Ein paar Meilen von dem Zirkus entfernt entdeckte Mat einen breiten Mann, der wie ein Sack Hafer im Sattel hockte. Das Pferd war ein langbeiniger Brauner, der sich in einem gleichmäßigen Trab vorwärts bewegte. Es war nur natürlich, dass ein Pferdedieb ein Auge für ein gutes Tier hatte. Vanin hörte ihren Hufschlag und drehte sich um, ließ sein Pferd aber nur im Schritttempo weitergehen. Das war ein schlechtes Zeichen.

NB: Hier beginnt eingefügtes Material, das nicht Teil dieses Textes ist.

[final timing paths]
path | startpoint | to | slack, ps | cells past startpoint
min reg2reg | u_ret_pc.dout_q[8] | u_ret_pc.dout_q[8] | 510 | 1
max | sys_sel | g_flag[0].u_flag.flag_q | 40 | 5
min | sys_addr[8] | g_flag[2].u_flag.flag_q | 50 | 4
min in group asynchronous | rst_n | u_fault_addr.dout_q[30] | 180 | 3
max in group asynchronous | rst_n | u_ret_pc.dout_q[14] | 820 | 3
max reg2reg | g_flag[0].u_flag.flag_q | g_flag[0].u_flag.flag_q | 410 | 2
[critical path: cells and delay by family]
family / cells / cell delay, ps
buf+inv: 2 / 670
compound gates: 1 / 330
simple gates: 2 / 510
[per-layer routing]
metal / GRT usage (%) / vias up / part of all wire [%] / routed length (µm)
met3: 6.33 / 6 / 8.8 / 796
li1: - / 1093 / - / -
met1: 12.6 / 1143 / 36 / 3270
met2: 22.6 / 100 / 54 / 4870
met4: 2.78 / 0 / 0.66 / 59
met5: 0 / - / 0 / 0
$ cat src/byte_fifo.sv
`timescale 1ns/1ns
module byte_fifo #(
    parameter int WIDTH = 8,
    parameter int DEPTH = 16
) (
    // clock and reset
    input wire logic clock,
    input wire logic rst,
    // both sides
    fifo_if.store port
);
    localparam int AW = $clog2(DEPTH);
    logic [WIDTH-1:0] mem [DEPTH];
    logic [AW-1:0] wr_ptr;
    logic [AW-1:0] rd_ptr;
    logic [AW:0] count;
    wire push = port.in_valid && port.in_ready;
    wire pop = port.out_valid && port.out_ready;

    assign port.in_ready = count != (AW+1)'(DEPTH);
    assign port.out_valid = count != '0;
    assign port.out_data = mem[rd_ptr];

    always_ff @(posedge clock) begin
        if (push) begin
            mem[wr_ptr] <= port.in_data;
        end
    end

    // pointers wrap naturally: depth is a power of two
    always_ff @(posedge clock or posedge rst) begin
        if (rst) begin
            wr_ptr <= '0;
            rd_ptr <= '0;
            count <= '0;
        end else begin
            wr_ptr <= wr_ptr + AW'(push);
            rd_ptr <= rd_ptr + AW'(pop);
            count <= count + (AW+1)'(push) - (AW+1)'(pop);
        end
    end
endmodule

Als Mat Pips neben dem Braunen zügelte, spuckte Vanin aus. »Die beste Chance haben wir, wenn wir ihr Pferd zu Tode geritten finden, sodass ich ihre Fußspuren weiterverfolge«, murmelte er. »Sie treibt es schneller an, als ich gedacht hätte, selbst ohne Sattel. Wenn wir ein schnelles Tempo vorlegen, können wir sie vielleicht gegen Sonnenuntergang erwischen. Falls ihr Pferd nicht zusammenbricht oder stirbt, ist das in etwa der Zeitpunkt, zu dem sie Coramen erreicht.«
Mat schob den Hut zurück, um die Sonne zu betrachten, die fast genau über ihnen stand. Es war ein langer Weg, um ihn in weniger als einem halben Tag zurückzulegen. Wenn er kehrtmachte, konnte er bei Sonnenuntergang ein gutes Stück von Jurador weg sein, zusammen mit Thom, Juilin und den anderen. Zusammen mit Tuon. Die Seanchaner wussten dann, dass sie Mat Cauthon jagen mussten. Der Mann, der die Tochter der Neun Monde entführt hatte, würde nicht genug Glück haben, um bloß zum Da'covale gemacht zu werden. Und irgendwann am morgigen oder übernächsten Tag würden sie Luca pfählen. Luca und Latelle, Petra und Clarine und den ganzen Rest. Ein Dickicht aus Pfählen. Die Würfel rollten und polterten in seinem Kopf.